BEGIN ENTRIES PROVIDED

Background: an optimization exercise with open tools, aiming at small area, a short achievable clock period and few clock cycles per item. Do not read the settings as production practice.
Only simulation tests tie the RTL to the original design; equivalence was not proved.

==> run a <==
==> flow/design.v <==
module can_frame_parser (
    input  wire        clk,
    input  wire        rst,
    input  wire        in_valid,
    output wire        in_ready,
    input  wire [10:0] in_id,
    input  wire [3:0]  in_dlc,
    input  wire [63:0] in_data,
    output wire        rd_valid,
    input  wire        rd_ready,
    output wire        rd_last,
    output reg  [7:0]  rd_field,
    output reg  [1:0]  rd_kind,
    output wire [16:0] rd_raw,
    output reg  [1:0]  rd_scale,
    output wire [55:0] rd_text,
    output reg  [2:0]  rd_textlen,
    output wire        tx_valid,
    output wire [10:0] tx_id,
    output wire [3:0]  tx_dlc,
    output wire [63:0] tx_data,
    output wire        done,
    output reg  [5:0]  fault_bits,
    output wire [15:0] fault_count
);
    localparam [1:0] SEL_IDLE = 2'd0, SEL_A = 2'd1, SEL_B = 2'd2, SEL_C = 2'd3;
    localparam [1:0] K_NUM = 2'd0, K_ONOFF = 2'd1, K_LABEL = 2'd2, K_TEXT = 2'd3;
    localparam [4:0] C_NONE = 5'd0,  C_DLC = 5'd1,  C_SHORT = 5'd2, C_282 = 5'd3,
                     C_381 = 5'd4,   C_382 = 5'd5,  C_481 = 5'd6,   C_PRA = 5'd7,
                     C_PRB = 5'd8,   C_PRC = 5'd9,  C_BAND = 5'd10, C_CONT = 5'd11,
                     C_OS0 = 5'd16;   
    localparam [3:0] P_NONE = 4'd0, P_282 = 4'd1, P_381 = 4'd2, P_382 = 4'd3,
                     P_481 = 4'd4, P_OS = 4'd5, P_A1 = 4'd6, P_A3 = 4'd7,
                     P_B1 = 4'd8, P_C2 = 4'd9, P_C4 = 4'd10, P_C5 = 4'd11,
                     P_C6 = 4'd12, P_C8 = 4'd13, P_C9 = 4'd14, P_C14 = 4'd15;
    reg [1:0]  sel;
    reg [3:0]  line;           
    reg        upload;
    reg        carry_valid;
    reg [7:0]  carry_byte;
    reg [15:0] fc;
    reg        busy;
    reg [2:0]  idx;
    reg [4:0]  cls;
    reg        st_id;          
    reg [3:0]  dlc;
    reg [63:0] dat;
    wire [7:0] d0 = dat[7:0],   d1 = dat[15:8],  d2 = dat[23:16], d3 = dat[31:24];
    wire [7:0] d4 = dat[39:32], d5 = dat[47:40], d6 = dat[55:48], d7 = dat[63:56];
    wire [7:0] i0 = in_data[7:0], i1 = in_data[15:8], i2 = in_data[23:16], i3 = in_data[31:24];
    reg  [4:0] in_cls;
    always @* begin
        in_cls = C_NONE;
        if (in_dlc > 4'd8)
            in_cls = C_DLC;
        else if (in_id == 11'h282)
            in_cls = (in_dlc < 4'd3) ? C_SHORT : C_282;
        else if (in_id == 11'h381)
            in_cls = (in_dlc < 4'd6) ? C_SHORT : C_381;
        else if (in_id == 11'h382)
            in_cls = (in_dlc < 4'd3) ? C_SHORT : C_382;
        else if (in_id == 11'h481)
            in_cls = (in_dlc < 4'd7) ? C_SHORT : C_481;
        else if (in_id == 11'h1c1 || in_id == 11'h1c2 || in_id == 11'h1c3) begin
            if (in_dlc >= 4'd3 && i0 == 8'h41 && i1 == 8'h3f && i2 == 8'h50)
                in_cls = C_PRA;
            else if (in_dlc >= 4'd3 && i0 == 8'h41 && i1 == 8'h0f && i2 == 8'h34)
                in_cls = C_PRB;
            else if (in_dlc >= 4'd3 && i0 == 8'h41 && i1 == 8'h1d && i2 == 8'h50)
                in_cls = C_PRC;
            else if (in_dlc >= 4'd1 && i0[7:4] == 4'h4) begin
                if (in_dlc >= 4'd4 && i0 == 8'h43 && i1 == 8'h30 && i2 == 8'h20 && i3 == 8'h01)
                    in_cls = (in_dlc < 4'd6) ? C_SHORT : C_OS0 + 5'd3;
                else if (in_dlc >= 4'd4 && i0 == 8'h43 && i1 == 8'h30 && i2 == 8'h20 && i3 == 8'h02)
                    in_cls = (in_dlc < 4'd6) ? C_SHORT : C_OS0 + 5'd4;
                else if (in_dlc >= 4'd3 && i0 == 8'h4B && i1 == 8'h10 && i2 == 8'h20)
                    in_cls = (in_dlc < 4'd6) ? C_SHORT : C_OS0 + 5'd0;
                else if (in_dlc >= 4'd3 && i0 == 8'h4B && i1 == 8'h11 && i2 == 8'h20)
                    in_cls = (in_dlc < 4'd6) ? C_SHORT : C_OS0 + 5'd1;
                else if (in_dlc >= 4'd3 && i0 == 8'h43 && i1 == 8'h20 && i2 == 8'h20)
                    in_cls = (in_dlc < 4'd6) ? C_SHORT : C_OS0 + 5'd2;
                else if (in_dlc >= 4'd3 && i0 == 8'h4F && i1 == 8'h40 && i2 == 8'h20)
                    in_cls = (in_dlc < 4'd5) ? C_SHORT : C_OS0 + 5'd5;
                else
                    in_cls = C_BAND;
            end else if (in_dlc >= 4'd1 && (i0 == 8'h00 || i0 == 8'h10))
                in_cls = C_CONT;
        end
    end
    wire dge2 = dlc >= 4'd2, dge4 = dlc >= 4'd4, dge6 = dlc >= 4'd6, dge8 = dlc >= 4'd8;
    reg [3:0] plan;
    reg       hard;
    reg [5:0] fbits;
    always @* begin
        plan  = P_NONE;
        hard  = 1'b0;
        fbits = 6'd0;
        case (cls)
            C_DLC:   begin hard = 1'b1; fbits[1] = 1'b1; end
            C_SHORT: begin hard = 1'b1; fbits[0] = 1'b1; end
            C_282:   plan = P_282;
            C_381:   plan = P_381;
            C_382:   plan = P_382;
            C_481:   begin
                plan = P_481;
                fbits[2] = d0 > 8'h0F;
                fbits[3] = d1 > 8'h1F;
            end
            C_CONT: begin
                case (sel)
                    SEL_A: begin
                        if (line == 4'd1) begin
                            if (!dge8) begin hard = 1'b1; fbits[0] = 1'b1; end
                            else plan = P_A1;
                        end else if (line == 4'd3) begin
                            if (!dge2) begin hard = 1'b1; fbits[0] = 1'b1; end
                            else plan = P_A3;
                        end
                    end
                    SEL_B: if (line == 4'd1) plan = P_B1;
                    SEL_C: begin
                        case (line)
                            4'd2: if (!dge6) begin hard = 1'b1; fbits[0] = 1'b1; end
                                  else plan = P_C2;
                            4'd4: if (!dge8) begin hard = 1'b1; fbits[0] = 1'b1; end
                                  else plan = P_C4;
                            4'd5: if (!dge8) begin hard = 1'b1; fbits[0] = 1'b1; end
                                  else begin plan = P_C5; fbits[4] = carry_valid; end
                            4'd6: if (!dge8) begin hard = 1'b1; fbits[0] = 1'b1; end
                                  else begin plan = P_C6; fbits[5] = !carry_valid; end
                            4'd7: if (!dge8) begin hard = 1'b1; fbits[0] = 1'b1; end
                                  else fbits[4] = carry_valid;
                            4'd8: if (!dge8) begin hard = 1'b1; fbits[0] = 1'b1; end
                                  else begin plan = P_C8; fbits[5] = !carry_valid; end
                            4'd9: if (!dge4) begin hard = 1'b1; fbits[0] = 1'b1; end
                                  else begin plan = P_C9; fbits[5] = !carry_valid; end
                            4'd14: if (!dge4) begin hard = 1'b1; fbits[0] = 1'b1; end
                                  else plan = P_C14;
                            default: ;
                        endcase
                    end
                    default: ;
                endcase
            end
            default: if (cls[4]) plan = P_OS;
        endcase
    end
    reg [5:0] vmask;
    reg [2:0] lastslot;
    always @* begin
        vmask    = 6'b111111;
        lastslot = 3'd0;
        case (plan)
            P_282, P_A1, P_C2, P_C4: lastslot = 3'd1;
            P_381, P_C5:             lastslot = 3'd2;
            P_481: begin lastslot = 3'd5; vmask[0] = ~fbits[2]; vmask[1] = ~fbits[3]; end
            P_C6:  begin lastslot = 3'd4; vmask[0] = carry_valid; end
            P_C8, P_C9: begin lastslot = 3'd1; vmask[0] = carry_valid; end
            default: lastslot = 3'd0;
        endcase
    end
    reg [2:0] slot;
    always @* begin
        slot = idx;
        if (slot == 3'd0 && !vmask[0]) slot = 3'd1;
        if (slot == 3'd1 && !vmask[1]) slot = 3'd2;
    end
    wire has_rd = (plan != P_NONE);
    assign rd_valid = busy && has_rd;
    assign rd_last  = (slot == lastslot);
    assign done     = busy && (!has_rd || (rd_ready && rd_last));
    assign in_ready = !busy || done;
    localparam [1:0] X_ZERO = 2'd0, X_SIGN = 2'd1, X_SEXT8 = 2'd2;
    reg [7:0] lo, hi;
    reg       sgn;      
    reg       s8;       
    always @* begin
        rd_field   = 8'd0;
        rd_kind    = K_NUM;
        rd_scale   = 2'd0;
        lo  = d0;
        hi  = 8'd0;
        sgn = 1'b0;
        s8  = 1'b0;
        case (plan)
            P_282: case (slot)
                3'd0: begin rd_field = 8'h01; lo = d0; end
                default: begin rd_field = 8'h02; lo = d1; hi = d2; sgn = 1'b1; rd_scale = 2'd2; end
            endcase
            P_381: begin
                rd_scale = 2'd2; sgn = 1'b1;
                case (slot)
                    3'd0: begin rd_field = 8'h03; lo = d0; hi = d1; end
                    3'd1: begin rd_field = 8'h04; lo = d2; hi = d3; end
                    default: begin rd_field = 8'h05; lo = d4; hi = d5; end
                endcase
            end
            P_382: begin rd_field = 8'h06; lo = d1; hi = d2; sgn = 1'b1; rd_scale = 2'd2; end
            P_481: case (slot)
                3'd0: begin rd_field = 8'h07; rd_kind = K_LABEL; lo = d0; end
                3'd1: begin rd_field = 8'h08; rd_kind = K_LABEL; lo = d1; end
                3'd2: begin rd_field = 8'h09; rd_kind = K_ONOFF; lo = {7'd0, d5[0]}; end
                3'd3: begin rd_field = 8'h0A; rd_kind = K_ONOFF; lo = {7'd0, d5[1]}; end
                3'd4: begin rd_field = 8'h0B; rd_kind = K_ONOFF; lo = {7'd0, d6[4]}; end
                default: begin rd_field = 8'h0C; rd_kind = K_ONOFF; lo = {7'd0, d6[0]}; end
            endcase
            P_OS: begin
                rd_field = {5'b10000, cls[2:0]};
                lo = d4;
                case (cls[2:0])
                    3'd0, 3'd1: begin hi = d5; sgn = 1'b1; rd_scale = 2'd2; end
                    3'd5:       ;
                    default:    hi = d5;
                endcase
            end
            P_A1: case (slot)
                3'd0: begin rd_field = 8'h10; lo = d5; rd_scale = 2'd1; end
                default: begin rd_field = 8'h11; lo = d6; hi = d7; sgn = 1'b1; rd_scale = 2'd2; end
            endcase
            P_A3: begin rd_field = 8'h12; lo = d1; s8 = 1'b1; end
            P_B1: begin rd_field = 8'h18; rd_kind = K_TEXT; end
            P_C2: begin
                sgn = 1'b1; rd_scale = 2'd2;
                case (slot)
                    3'd0: begin rd_field = 8'h20; lo = d2; hi = d3; end
                    default: begin rd_field = 8'h21; lo = d4; hi = d5; end
                endcase
            end
            P_C4: begin
                sgn = 1'b1; rd_scale = 2'd2;
                case (slot)
                    3'd0: begin rd_field = 8'h22; lo = d6; hi = d7; end
                    default: begin rd_field = 8'h23; lo = d4; hi = d5; end
                endcase
            end
            P_C5: begin
                sgn = 1'b1; rd_scale = 2'd2;
                case (slot)
                    3'd0: begin rd_field = 8'h24; lo = d1; hi = d2; end
                    3'd1: begin rd_field = 8'h25; lo = d3; hi = d4; end
                    default: begin rd_field = 8'h26; lo = d5; hi = d6; end
                endcase
            end
            P_C6: case (slot)
                3'd0: begin rd_field = 8'h27; lo = d1; hi = carry_byte; sgn = 1'b1; rd_scale = 2'd2; end
                3'd1: begin rd_field = 8'h28; lo = d2; hi = d3; end
                3'd2: begin rd_field = 8'h29; lo = d4; hi = d5; rd_scale = 2'd1; end
                3'd3: begin rd_field = 8'h2A; lo = d6; end
                default: begin rd_field = 8'h2B; lo = d7; end
            endcase
            P_C8: case (slot)
                3'd0: begin rd_field = 8'h2C; lo = d1; hi = carry_byte; rd_scale = 2'd1; end
                default: begin rd_field = 8'h2D; lo = d2; hi = d3; rd_scale = 2'd2; end
            endcase
            P_C9: begin
                rd_scale = 2'd3;
                case (slot)
                    3'd0: begin rd_field = 8'h2E; lo = d1; hi = carry_byte; end
                    default: begin rd_field = 8'h2F; lo = d2; hi = d3; end
                endcase
            end
            P_C14: begin rd_field = 8'h30; lo = d2; hi = d3; sgn = 1'b1; rd_scale = 2'd2; end
            default: ;
        endcase
    end
    assign rd_raw  = s8 ? {{9{lo[7]}}, lo} : {sgn & hi[7], hi, lo};
    assign rd_text = dat[63:8];
    integer j;
    always @* begin
        rd_textlen = 3'd0;
        for (j = 1; j < 8; j = j + 1)
            if (dat[8*j +: 8] != 8'd0 && j < dlc) rd_textlen = j[2:0];
    end
    reg       tx_req;
    reg [1:0] tx_code;        
    reg [1:0] n_sel;
    reg [3:0] n_line;
    reg       n_upload;
    reg       n_cv;
    reg       cstore;
    always @* begin
        tx_req   = 1'b0;
        tx_code  = 2'd0;
        n_sel    = sel;
        n_line   = line;
        n_upload = upload;
        n_cv     = carry_valid;
        cstore   = 1'b0;
        case (cls)
            C_PRA, C_PRB, C_PRC: begin
                n_sel    = (cls == C_PRA) ? SEL_A : (cls == C_PRB) ? SEL_B : SEL_C;
                n_line   = 4'd1;
                n_cv     = 1'b0;
                n_upload = 1'b0;
                if (st_id && cls == C_PRC) begin
                    n_upload = 1'b1;
                    tx_req   = 1'b1;
                end
            end
            C_CONT: begin
                if (sel != SEL_IDLE) begin
                    if (line != 4'd15) n_line = line + 4'd1;
                    if (sel == SEL_C) begin
                        case (line)
                            4'd5, 4'd7, 4'd8: begin n_cv = 1'b1; cstore = 1'b1; end
                            4'd6, 4'd9: n_cv = 1'b0;
                            default: ;
                        endcase
                    end
                end
                if (st_id && upload) begin
                    tx_req  = 1'b1;
                    tx_code = d0[4] ? 2'd2 : 2'd1;
                end
            end
            default: begin
                if (cls == C_BAND || cls[4]) begin
                    n_sel  = SEL_IDLE;
                    n_line = 4'd0;
                    n_cv   = 1'b0;
                end
                if (st_id) n_upload = 1'b0;
            end
        endcase
    end
    assign tx_valid = done && tx_req && !hard;
    assign tx_id    = 11'h241;
    assign tx_dlc   = 4'd8;
    assign tx_data  = {56'd0, 6'b101000, tx_code};
    wire        fault  = fbits != 6'd0;
    wire [15:0] fc_inc = (fc == 16'hFFFF) ? fc : fc + 16'd1;
    assign fault_count = fault ? fc_inc : fc;
    always @* fault_bits = fbits;
    always @(posedge clk) begin
        if (in_ready) begin
            cls   <= in_cls;
            st_id <= (in_id == 11'h1c1);
            dlc   <= in_dlc;
            dat   <= in_data;
            idx   <= 3'd0;
        end else if (rd_valid && rd_ready) begin
            idx   <= slot + 3'd1;
        end
        if (rst) begin
            busy        <= 1'b0;
            sel         <= SEL_IDLE;
            line        <= 4'd0;
            upload      <= 1'b0;
            carry_valid <= 1'b0;
            fc          <= 16'd0;
        end else begin
            if (in_ready) busy <= in_valid;
            if (done) begin
                fc <= fault_count;
                if (!hard) begin
                    sel         <= n_sel;
                    line        <= n_line;
                    upload      <= n_upload;
                    carry_valid <= n_cv;
                    if (cstore) carry_byte <= d7;
                end
            end
        end
    end
endmodule
==> flow/run.sh <==
#!/bin/bash
# synth_recipe.tcl (not shown) runs the flow's synth.tcl, then flattens the netlist and writes it again
# the make line also repeats each setting of config.mk as NAME=value (left out here)
make -C /OpenROAD-flow-scripts/flow DESIGN_CONFIG=/design/flow/config.mk WORK_HOME=/design/flow/orfs CLKGATE_MAP_FILE= SYNTH_SCRIPT=/design/flow/synth_recipe.tcl finish
==> flow/config.mk <==
export PLATFORM = sky130hd
export DESIGN_NAME = can_frame_parser
export DESIGN_NICKNAME = can_frame_parser
export VERILOG_FILES = /design/flow/design.v
export SDC_FILE = /design/flow/constraint.sdc
export NUM_CORES = 4
export LEC_CHECK = 0
export CAP_MARGIN = 20
export CORE_MARGIN = 2
export CORE_UTILIZATION = 40
export PLACE_DENSITY = 0.6
export SETUP_SLACK_MARGIN = 1
export SLEW_MARGIN = 20
==> flow/constraint.sdc <==
create_clock -name core_clock -period 6.0 [get_ports {clk}]
set_input_delay 1.2000 -clock core_clock [delete_from_list [all_inputs] [get_ports {clk}]]
set_output_delay 1.2000 -clock core_clock [all_outputs]
set_load 0.01 [all_outputs]
==> run b: changes against run a <==
SETUP_SLACK_MARGIN = default   (was 1)
==> run c: changes against run a <==
SETUP_SLACK_MARGIN = 2.5   (was 1)
==> results list <==
- Worst hold margin: 0.532 ns
* Slack of the worst reg-to-reg path: 1.58 ns
- Summing all multi-input logic gate instances after layout gives 0.00653 mm².
- ClkCell Share: 0.0222
* Status: no timing/DRC/antenna violations
- Critical path depth in cells: 18
- Detailed routing placed a total of 19.0 mm of wire on met2.
- Clock latency on the worst-skew pair: 0.39 ns
- The critical path goes through nor2b_1, a221oi_4, a21oi_2, buf_4, a31oi_4, o21ai_4, a21oi_4, ha_2, nor2b_4, buf_12, buf_4, bufbuf_16, and2_1, a221oi_2, nor2_1, a2111o_1, o32a_1, buf_2.
- # placed instances: 1594
- The path with the worst hold slack has its endpoint at fc[9]$_SDFFE_PP0P_.
- In the global route stage, met2 resource usage came out at 0.520.
* Via count of the first global-routing pass: 9995
- Fraction of the core area covered by cells at the end of the flow: 0.619
- For this run, global-route usage on met1 was measured as 0.476.
- In this design, the stage delay of the slowest critical-path cell is 0.54 ns.
* Reg-to-Reg End: dat[9]$_DFFE_PP_
* FMAX: 0.174 GHz
- Clock-pin slew of the registers on the worst-case setup and hold paths: 0.08 ns
- In this design, the largest share of critical-path delay is due to compound AO/OA/AOI/OAI gates.
That was run c.
==> results list <==
* Status: complete, but fails checks
- Layout Check Failures: negative setup slack
- Clock latency on the worst-skew pair: 0.38 ns
* Endpoint, Worst Hold: fc[5]$_SDFFE_PP0P_
- The cell family contributing the most delay on the critical path is simple AND/OR/NAND/NOR gates.
- Met2 Wirelength: 17.9 mm
* Area of the multi-input gates: 0.00552 mm²
- For flop-to-flop paths, the worst setup slack is 1.13 ns.
- Setup violations remaining at the end of the flow were counted as 1.
* Global Route met2 Usage: 0.511
* FMAX: 0.166 GHz
- Via count of the first global-routing pass: 9879
- In this run the critical register-to-register path is captured at dat[9]$_DFFE_PP_.
- ClkCell Share: 0.0251
- Crit-path max cell delay: 0.60 ns
- Worst hold margin: 0.511 ns
- Met1 Resource Use GR: 0.471
- Final Worst Setup Slack: -0.0165 ns
- Counting buffers and inverters, the worst setup path is 12 cells deep.
That was run b.
==> results list <==
* ClkCell Share: 0.0222
* Endpoint, Worst Hold: fc[5]$_SDFFE_PP0P_
* Remaining Overflow, GRT: 0
* Global Route met2 Usage: 0.515
- Reg-to-Reg End: dat[27]$_DFFE_PP_
- The routed design uses 18.8 mm of met2 wire.
* Area of the multi-input gates: 0.00621 mm²
- Crit-path max cell delay: 0.41 ns
* Worst hold margin: 0.513 ns
- Clock-pin slew of the registers on the worst-case setup and hold paths: 0.09 ns
- The critical path crosses 20 cells after its start point.
- Grouping stages by cell kind, the critical path spends the most delay in compound AO/OA/AOI/OAI gates.
- Setup slack on the worst reg-to-reg path comes out at 1.35 ns.
- In this run the top signal layer used is met4.
- Status: no timing/DRC/antenna violations
- Clock latency on the worst-skew pair: 0.38 ns
- Via count of the first global-routing pass: 10051
* Cells along the critical path: buf_6, nor2b_2, a221oi_4, a21oi_2, buf_4, a31oi_4, o21ai_4, a21oi_4, ha_4, nor2b_4, buf_12, buf_4, and2_4, a221o_1, a221o_1, o311ai_4, buf_6, buf_12, o2111ai_2, buf_2
- FMAX: 0.175 GHz
* Fraction of the core area covered by cells at the end of the flow: 0.599
That was run a.
Testbench counts of run a, summed over its fixed seeds: cycles 35,159, frames 20,000.
Testbench counts of run b, summed over its fixed seeds: cycles 35,159, frames 20,000.
Testbench counts of run c, summed over its fixed seeds: cycles 35,159, frames 20,000.

==> afterwards: timing with drivers on the ports <==
Ports are ideal in the flow. The routed layouts listed here were re-timed in OpenROAD.
Step 1 sets driving cells, clkbuf_16 on the clock port and buf_2 on the other inputs (assumed; they add their load-dependent delay and slew).
Step 2 moves the port delays by t, midway between the first and last clock arrival at a register: inputs arrive t later, outputs are due t later. That takes back most of the time a late clock gives input paths.
a / b / c = ideal / step 1 / step 2; a / b = the first two.
run	t, ns	setup slack, ns	slew at the worst register clock pin (ns)
run a	0.420	0.276 / 0.227 / 0.647	0.09 / 0.09
run b	0.419	-0.017 / -0.067 / 0.352	0.09 / 0.09
run c	0.431	0.266 / 0.217 / 0.648	0.10 / 0.10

END ENTRIES PROVIDED

• _ASSIGNMENT_: Copy out, exactly and alone, the lines of the entries above between the ones holding "localparam [1:0] X_ZERO" and "3'd0: begin rd_field = 8'h07;", inclusive.

• _ANSWER TO THIS PROBLEM_:
    localparam [1:0] X_ZERO = 2'd0, X_SIGN = 2'd1, X_SEXT8 = 2'd2;
    reg [7:0] lo, hi;
    reg       sgn;      
    reg       s8;       
    always @* begin
        rd_field   = 8'd0;
        rd_kind    = K_NUM;
        rd_scale   = 2'd0;
        lo  = d0;
        hi  = 8'd0;
        sgn = 1'b0;
        s8  = 1'b0;
        case (plan)
            P_282: case (slot)
                3'd0: begin rd_field = 8'h01; lo = d0; end
                default: begin rd_field = 8'h02; lo = d1; hi = d2; sgn = 1'b1; rd_scale = 2'd2; end
            endcase
            P_381: begin
                rd_scale = 2'd2; sgn = 1'b1;
                case (slot)
                    3'd0: begin rd_field = 8'h03; lo = d0; hi = d1; end
                    3'd1: begin rd_field = 8'h04; lo = d2; hi = d3; end
                    default: begin rd_field = 8'h05; lo = d4; hi = d5; end
                endcase
            end
            P_382: begin rd_field = 8'h06; lo = d1; hi = d2; sgn = 1'b1; rd_scale = 2'd2; end
            P_481: case (slot)
                3'd0: begin rd_field = 8'h07; rd_kind = K_LABEL; lo = d0; end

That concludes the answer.